Oosthoek Encyclopedie

Oosthoek's Uitgevers Mij. N.V (1916-1925)

Gepubliceerd op 13-12-2021

patrijs, dier

betekenis & definitie

v./m. (patrijzen),

1. een vogelgeslacht (Perdix) uit de familie fazanten: een koppel patrijzen; gebraden patrijzen;
2. patrijshond.

De patrijs is met drie soorten in gematigde klimaten vertegenwoordigd. De patrijs (Perdix perdix) is een korte en dikke, gedrongen vogel met een korte, gebogen snavel, afgeronde, korte en rossige staart en afgeronde, korte, in de vlucht diep gewelfde vleugels. Andere kenmerken zijn de licht kastanjebruine kop, grijze hals en onderdelen. Het mannetje heeft een opvallende, donker kastanjebruine, hoefijzervormige vlek op de onderborst; bij vrouwtjes en jonge vogels meestal onduidelijk of ontbrekend. Patrijzen lopen goed, kunnen bovendien goed vliegen en komen vooral voor in weilanden, ruige terreinen, heidevelden en duinen. Zij leven in groepen (koppels) tot ca. 20 exemplaren; in het voorjaar scheiden zich de paartjes uit de koppels af, wat met hevige gevechten van de hanen gepaard gaat.
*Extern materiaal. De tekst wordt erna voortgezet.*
## src/rtl/fu_issue_ctrl_if.sv

```systemverilog
// fu_issue_ctrl_if: instruction handshake, function-unit operand/result bus and debug read port.
// Latency: none (wires only).
// Backpressure: INSTR_VALID/INSTR_READY handshake; the FU side has no flow control.
interface fu_issue_ctrl_if #(
   parameter int REG_ADDR_W = 3
);
   logic [31:0]           INSTR;
   logic                  INSTR_VALID;
   logic                  INSTR_READY;
   logic [31:0]           FU_A;
   logic [31:0]           FU_B;
   logic [4:0]            FU_SH;
   logic [4:0]            FU_FS;
   logic [31:0]           FU_F;
   logic                  FU_Z;
   logic                  FU_C;
   logic                  FU_N;
   logic                  FU_V;
   logic                  DONE;
   logic                  ILLEGAL;
   logic [3:0]            STATUS;
   logic [REG_ADDR_W-1:0] RD_ADDR;
   logic [31:0]           RD_DATA;

   // View of the issue controller itself.
   modport slave (
      input  INSTR, INSTR_VALID, FU_F, FU_Z, FU_C, FU_N, FU_V, RD_ADDR,
      output INSTR_READY, FU_A, FU_B, FU_SH, FU_FS, DONE, ILLEGAL, STATUS, RD_DATA
   );

   // View of the environment: instruction source, function unit and debug reader.
   modport master (
      output INSTR, INSTR_VALID, FU_F, FU_Z, FU_C, FU_N, FU_V, RD_ADDR,
      input  INSTR_READY, FU_A, FU_B, FU_SH, FU_FS, DONE, ILLEGAL, STATUS, RD_DATA
   );
endinterface

```

## src/rtl/fu_issue_ctrl.sv

```systemverilog
// fu_issue_ctrl: issues one instruction to a combinational function unit, retires its result to a register file.
// Latency: handshake edge -> ISSUE cycle -> CAPTURE cycle (DONE); one instruction per 3 cycles.
// Backpressure: INSTR_READY is high only in IDLE; INSTR offered at any other time is ignored.
module fu_issue_ctrl #(
   parameter int REG_ADDR_W = 3
) (
   input  logic           CLK,
   input  logic           RESET,
   fu_issue_ctrl_if.slave bus
);
   localparam int NREG = 2 ** REG_ADDR_W;

   typedef enum logic [1:0] {
      S_IDLE    = 2'd0,
      S_ISSUE   = 2'd1,
      S_CAPTURE = 2'd2
   } state_t;

   state_t      state_q;
   // Latched copy of the instruction: only what is still needed after the handshake.
   logic [2:0]  dr_q;
   logic        legal_q;
   // Registered function-unit drive, non-zero only during ISSUE.
   logic [31:0] fu_a_q;
   logic [31:0] fu_b_q;
   logic [4:0]  fu_sh_q;
   logic [4:0]  fu_fs_q;
   // Function-unit result sampled at the end of ISSUE, committed at the end of CAPTURE.
   logic [31:0] res_q;
   logic [3:0]  flags_q;
   logic        done_q;
   logic        ill_q;
   logic [3:0]  status_q;
   // Register 0 is hard-wired to zero, so it has no storage.
   logic [31:0] regs_q [1:NREG-1];

   logic [31:0] opa_d;
   logic [31:0] opb_d;
   logic [31:0] rd_data_d;
   logic        op_legal_d;
   logic        unused_instr_bits;

   // Instruction bits between the register fields and SH carry no meaning here.
   assign unused_instr_bits = ^bus.INSTR[17:5];

   // Classify the offered opcode as supported or not.
   always_comb begin
      op_legal_d = 1'b0;
      case (bus.INSTR[31:27])
         5'b00000, 5'b00010, 5'b00101, 5'b00111, 5'b01000,
         5'b01010, 5'b01100, 5'b01110, 5'b10000, 5'b10001: op_legal_d = 1'b1;
         default:                                          op_legal_d = 1'b0;
      endcase
   end

   // Operand reads for SA/SB of the offered instruction; register 0 and unimplemented indices read 0.
   always_comb begin
      opa_d = '0;
      opb_d = '0;
      for (int i = 1; i < NREG; i++) begin
         if (32'(bus.INSTR[23:21]) == 32'(i)) opa_d = regs_q[i];
         if (32'(bus.INSTR[20:18]) == 32'(i)) opb_d = regs_q[i];
      end
   end

   // Debug read port; register 0 reads 0.
   always_comb begin
      rd_data_d = '0;
      for (int i = 1; i < NREG; i++) begin
         if (bus.RD_ADDR == REG_ADDR_W'(i)) rd_data_d = regs_q[i];
      end
   end

   // Issue FSM: latches the instruction and operands at the handshake, samples the FU at the end of ISSUE,
   // and raises DONE/ILLEGAL for exactly the CAPTURE cycle.
   always_ff @(posedge CLK or posedge RESET) begin
      if (RESET) begin
         state_q <= S_IDLE;
         dr_q    <= '0;
         legal_q <= 1'b0;
         fu_a_q  <= '0;
         fu_b_q  <= '0;
         fu_sh_q <= '0;
         fu_fs_q <= '0;
         res_q   <= '0;
         flags_q <= '0;
         done_q  <= 1'b0;
         ill_q   <= 1'b0;
      end else begin
         done_q <= 1'b0;
         ill_q  <= 1'b0;
         unique case (state_q)
            S_IDLE: begin
               if (bus.INSTR_VALID) begin
                  dr_q    <= bus.INSTR[26:24];
                  legal_q <= op_legal_d;
                  fu_a_q  <= opa_d;
                  fu_b_q  <= opb_d;
                  fu_sh_q <= bus.INSTR[4:0];
                  fu_fs_q <= op_legal_d ? bus.INSTR[31:27] : 5'b00000;
                  state_q <= S_ISSUE;
               end
            end
            S_ISSUE: begin
               res_q   <= bus.FU_F;
               flags_q <= {bus.FU_Z, bus.FU_C, bus.FU_N, bus.FU_V};
               fu_a_q  <= '0;
               fu_b_q  <= '0;
               fu_sh_q <= '0;
               fu_fs_q <= '0;
               done_q  <= 1'b1;
               ill_q   <= ~legal_q;
               state_q <= S_CAPTURE;
            end
            S_CAPTURE: begin
               state_q <= S_IDLE;
            end
            default: begin
               state_q <= S_IDLE;
            end
         endcase
      end
   end

   // Commit result and flags when CAPTURE of a legal instruction completes; a reset during CAPTURE
   // therefore drops the write.
   always_ff @(posedge CLK or posedge RESET) begin
      if (RESET) begin
         for (int i = 1; i < NREG; i++) regs_q[i] <= '0;
         status_q <= '0;
      end else if (state_q == S_CAPTURE && legal_q) begin
         status_q <= flags_q;
         for (int i = 1; i < NREG; i++) begin
            if (32'(dr_q) == 32'(i)) regs_q[i] <= res_q;
         end
      end
   end

   // Ready follows reset combinationally so it is low throughout reset and high in the first cycle after.
   assign bus.INSTR_READY = (state_q == S_IDLE) && !RESET;
   assign bus.FU_A        = fu_a_q;
   assign bus.FU_B        = fu_b_q;
   assign bus.FU_SH       = fu_sh_q;
   assign bus.FU_FS       = fu_fs_q;
   assign bus.DONE        = done_q;
   assign bus.ILLEGAL     = ill_q;
   assign bus.STATUS      = status_q;
   assign bus.RD_DATA     = rd_data_d;
endmodule

```

## src/flat_wrapper.sv

```systemverilog
// flat-port wrapper written by rule: the top's interface ports become plain ports
module fu_issue_ctrl_flat 
#(
   parameter int REG_ADDR_W = 3
)
  (CLK, RESET, bus_INSTR, bus_INSTR_VALID, bus_FU_F, bus_FU_Z, bus_FU_C, bus_FU_N, bus_FU_V, bus_RD_ADDR, bus_INSTR_READY, bus_FU_A, bus_FU_B, bus_FU_SH, bus_FU_FS, bus_DONE, bus_ILLEGAL, bus_STATUS, bus_RD_DATA);
  fu_issue_ctrl_if #(.REG_ADDR_W(REG_ADDR_W)) bus_i ();
  input  logic CLK;
  input  logic RESET;
  input wire logic [$bits(bus_i.INSTR)-1:0] bus_INSTR;
  input wire logic [$bits(bus_i.INSTR_VALID)-1:0] bus_INSTR_VALID;
  input wire logic [$bits(bus_i.FU_F)-1:0] bus_FU_F;
  input wire logic [$bits(bus_i.FU_Z)-1:0] bus_FU_Z;
  input wire logic [$bits(bus_i.FU_C)-1:0] bus_FU_C;
  input wire logic [$bits(bus_i.FU_N)-1:0] bus_FU_N;
  input wire logic [$bits(bus_i.FU_V)-1:0] bus_FU_V;
  input wire logic [$bits(bus_i.RD_ADDR)-1:0] bus_RD_ADDR;
  output wire logic [$bits(bus_i.INSTR_READY)-1:0] bus_INSTR_READY;
  output wire logic [$bits(bus_i.FU_A)-1:0] bus_FU_A;
  output wire logic [$bits(bus_i.FU_B)-1:0] bus_FU_B;
  output wire logic [$bits(bus_i.FU_SH)-1:0] bus_FU_SH;
  output wire logic [$bits(bus_i.FU_FS)-1:0] bus_FU_FS;
  output wire logic [$bits(bus_i.DONE)-1:0] bus_DONE;
  output wire logic [$bits(bus_i.ILLEGAL)-1:0] bus_ILLEGAL;
  output wire logic [$bits(bus_i.STATUS)-1:0] bus_STATUS;
  output wire logic [$bits(bus_i.RD_DATA)-1:0] bus_RD_DATA;
  assign bus_i.INSTR = bus_INSTR;
  assign bus_i.INSTR_VALID = bus_INSTR_VALID;
  assign bus_i.FU_F = bus_FU_F;
  assign bus_i.FU_Z = bus_FU_Z;
  assign bus_i.FU_C = bus_FU_C;
  assign bus_i.FU_N = bus_FU_N;
  assign bus_i.FU_V = bus_FU_V;
  assign bus_i.RD_ADDR = bus_RD_ADDR;
  assign bus_INSTR_READY = bus_i.INSTR_READY;
  assign bus_FU_A = bus_i.FU_A;
  assign bus_FU_B = bus_i.FU_B;
  assign bus_FU_SH = bus_i.FU_SH;
  assign bus_FU_FS = bus_i.FU_FS;
  assign bus_DONE = bus_i.DONE;
  assign bus_ILLEGAL = bus_i.ILLEGAL;
  assign bus_STATUS = bus_i.STATUS;
  assign bus_RD_DATA = bus_i.RD_DATA;
  fu_issue_ctrl #(.REG_ADDR_W(REG_ADDR_W)) u_core (.CLK(CLK), .RESET(RESET), .bus(bus_i));
endmodule
```
`src/rtl/sc_shiftseq_pkg.sv`:
```
// Shared state encoding and datapath control codes for the shift sequencer.
// Wide all-ones/all-zeros codes truncate cleanly to any configured select width.
package sc_shiftseq_pkg;

  typedef enum logic [2:0] {
    S_IDLE   = 3'd0,
    S_SELECT = 3'd1,
    S_LOAD   = 3'd2,
    S_SHIFT  = 3'd3,
    S_WRITE  = 3'd4,
    S_DONE   = 3'd5
  } state_t;

  localparam logic [31:0] DEC_NONE  = '1;
  localparam logic [31:0] MUX_NONE  = '1;
  localparam logic [31:0] ALU_NOP   = '1;
  localparam logic [31:0] ALU_PASSA = '0;

  localparam logic [1:0] SH_LEFT  = 2'b01;
  localparam logic [1:0] SH_RIGHT = 2'b10;
  localparam logic [1:0] SH_HOLD  = 2'b11;

endpackage

```
`src/rtl/sc_shiftseq_counter.sv`:
```
// Loadable down-counter for the shift phase; saturates at zero.
// tc flags the last shift cycle (remaining is 1, or 0 as a safety net).
module sc_shiftseq_counter #(
  parameter int W = 4
) (
  input  logic         clk,
  input  logic         rst,
  input  logic         load,
  input  logic [W-1:0] load_val,
  input  logic         dec,
  output logic [W-1:0] count,
  output logic         tc
);

  always_ff @(posedge clk) begin
    if (rst)                        count <= '0;
    else if (load)                  count <= load_val;
    else if (dec && (count != '0))  count <= count - W'(1);
  end

  assign tc = (count <= W'(1));

endmodule

```
`src/rtl/sc_shift_sequencer.sv`:
```
// Run-time programmable select/load/shift/write sequencer for the RegSHIFTER datapath.
// Optional: define SC_SHIFTSEQ_ZEROSTOP_EN to end the shift phase early on a zero result.
module sc_shift_sequencer
  import sc_shiftseq_pkg::*;
#(
  parameter int DATAWIDTH_DECODER_SELECTION    = 3,
  parameter int DATAWIDTH_MUX_SELECTION        = 3,
  parameter int DATAWIDTH_ALU_SELECTION        = 4,
  parameter int DATAWIDTH_REGSHIFTER_SELECTION = 2,
  parameter int DATAWIDTH_SHIFTCOUNT           = 4
) (
  input  logic                                      SC_SHIFTSEQ_CLOCK_50,
  input  logic                                      SC_SHIFTSEQ_Reset_InHigh,
  input  logic                                      SC_SHIFTSEQ_Start_InHigh,
  input  logic [DATAWIDTH_MUX_SELECTION-1:0]        SC_SHIFTSEQ_Source_In,
  input  logic [DATAWIDTH_DECODER_SELECTION-1:0]    SC_SHIFTSEQ_Dest_In,
  input  logic                                      SC_SHIFTSEQ_Direction_In,
  input  logic [DATAWIDTH_SHIFTCOUNT-1:0]           SC_SHIFTSEQ_Count_In,
  input  logic                                      SC_SHIFTSEQ_Zero_InLow,
  output logic [DATAWIDTH_DECODER_SELECTION-1:0]    SC_SHIFTSEQ_DecoderSelectionWrite_Out,
  output logic [DATAWIDTH_MUX_SELECTION-1:0]        SC_SHIFTSEQ_MUXSelectionBUSA_Out,
  output logic [DATAWIDTH_MUX_SELECTION-1:0]        SC_SHIFTSEQ_MUXSelectionBUSB_Out,
  output logic [DATAWIDTH_ALU_SELECTION-1:0]        SC_SHIFTSEQ_ALUSelection_Out,
  output logic                                      SC_SHIFTSEQ_RegSHIFTERLoad_OutLow,
  output logic [DATAWIDTH_REGSHIFTER_SELECTION-1:0] SC_SHIFTSEQ_RegSHIFTERShiftSelection_OutLow,
  output logic                                      SC_SHIFTSEQ_Busy_OutHigh,
  output logic                                      SC_SHIFTSEQ_Done_OutHigh
);

  localparam int DW = DATAWIDTH_DECODER_SELECTION;
  localparam int MW = DATAWIDTH_MUX_SELECTION;
  localparam int AW = DATAWIDTH_ALU_SELECTION;
  localparam int RW = DATAWIDTH_REGSHIFTER_SELECTION;
  localparam int CW = DATAWIDTH_SHIFTCOUNT;

  state_t        state, state_next;
  logic [MW-1:0] src;
  logic [DW-1:0] dst;
  logic          dir;
  logic [CW-1:0] cnt;
  logic          cnt_tc;
  logic          accept;
  logic          zero_stop;

  assign accept = (state == S_IDLE) && SC_SHIFTSEQ_Start_InHigh;

`ifdef SC_SHIFTSEQ_ZEROSTOP_EN
  assign zero_stop = (state == S_SHIFT) && !SC_SHIFTSEQ_Zero_InLow;
`else
  logic unused_zero;
  assign unused_zero = SC_SHIFTSEQ_Zero_InLow;
  assign zero_stop   = 1'b0;
`endif

  sc_shiftseq_counter #(.W(CW)) u_counter (
    .clk      (SC_SHIFTSEQ_CLOCK_50),
    .rst      (SC_SHIFTSEQ_Reset_InHigh),
    .load     (accept),
    .load_val (SC_SHIFTSEQ_Count_In),
    .dec      (state == S_SHIFT),
    .count    (cnt),
    .tc       (cnt_tc)
  );

  // Operands are captured only on accept so a mid-sequence Start cannot disturb them.
  always_ff @(posedge SC_SHIFTSEQ_CLOCK_50) begin
    if (SC_SHIFTSEQ_Reset_InHigh) begin
      state <= S_IDLE;
      src   <= '0;
      dst   <= '1;
      dir   <= 1'b0;
    end else begin
      state <= state_next;
      if (accept) begin
        src <= SC_SHIFTSEQ_Source_In;
        dst <= SC_SHIFTSEQ_Dest_In;
        dir <= SC_SHIFTSEQ_Direction_In;
      end
    end
  end

  always_comb begin
    state_next = S_IDLE;
    case (state)
      S_IDLE:   state_next = accept ? S_SELECT : S_IDLE;
      S_SELECT: state_next = S_LOAD;
      S_LOAD:   state_next = (cnt != '0) ? S_SHIFT : S_WRITE;
      S_SHIFT:  state_next = (zero_stop || cnt_tc) ? S_WRITE : S_SHIFT;
      S_WRITE:  state_next = S_DONE;
      S_DONE:   state_next = S_IDLE;
      default:  state_next = S_IDLE;
    endcase
  end

  always_comb begin
    SC_SHIFTSEQ_DecoderSelectionWrite_Out       = DW'(DEC_NONE);
    SC_SHIFTSEQ_MUXSelectionBUSA_Out            = MW'(MUX_NONE);
    SC_SHIFTSEQ_MUXSelectionBUSB_Out            = MW'(MUX_NONE);
    SC_SHIFTSEQ_ALUSelection_Out                = AW'(ALU_NOP);
    SC_SHIFTSEQ_RegSHIFTERLoad_OutLow           = 1'b1;
    SC_SHIFTSEQ_RegSHIFTERShiftSelection_OutLow = RW'(SH_HOLD);
    SC_SHIFTSEQ_Busy_OutHigh                    = 1'b0;
    SC_SHIFTSEQ_Done_OutHigh                    = 1'b0;
    case (state)
      S_SELECT: begin
        SC_SHIFTSEQ_MUXSelectionBUSA_Out = src;
        SC_SHIFTSEQ_ALUSelection_Out     = AW'(ALU_PASSA);
        SC_SHIFTSEQ_Busy_OutHigh         = 1'b1;
      end
      S_LOAD: begin
        SC_SHIFTSEQ_MUXSelectionBUSA_Out  = src;
        SC_SHIFTSEQ_ALUSelection_Out      = AW'(ALU_PASSA);
        SC_SHIFTSEQ_RegSHIFTERLoad_OutLow = 1'b0;
        SC_SHIFTSEQ_Busy_OutHigh          = 1'b1;
      end
      S_SHIFT: begin
        // An early stop holds the shifter so the zero result is what gets written.
        if (!zero_stop)
          SC_SHIFTSEQ_RegSHIFTERShiftSelection_OutLow = dir ? RW'(SH_RIGHT) : RW'(SH_LEFT);
        SC_SHIFTSEQ_Busy_OutHigh = 1'b1;
      end
      S_WRITE: begin
        SC_SHIFTSEQ_DecoderSelectionWrite_Out = dst;
        SC_SHIFTSEQ_Busy_OutHigh              = 1'b1;
      end
      S_DONE: begin
        SC_SHIFTSEQ_Busy_OutHigh = 1'b1;
        SC_SHIFTSEQ_Done_OutHigh = 1'b1;
      end
      default: ;
    endcase
  end

endmodule
```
De 10-20 eieren worden in een grondnest gelegd en alleen door de hen uitgebroed. Het voedsel is overwegend plantaardig, maar bestaat in het voorjaar en ’s zomers ook uit insekten, spinnen en wormen. Broedvogels van Europa en West-Azië. In Nederland en België een talrijk voorkomende standvogel, die de laatste jaren echter in aantal achteruitgaat (door toedoen van onkruidbestrijdingsmiddelen). De andere soorten zijn P. dauuricae en P. hodgsoniae, die allebei in Azië voorkomen.

LITT. R.Dwenger, Das Rebhuhn (1973).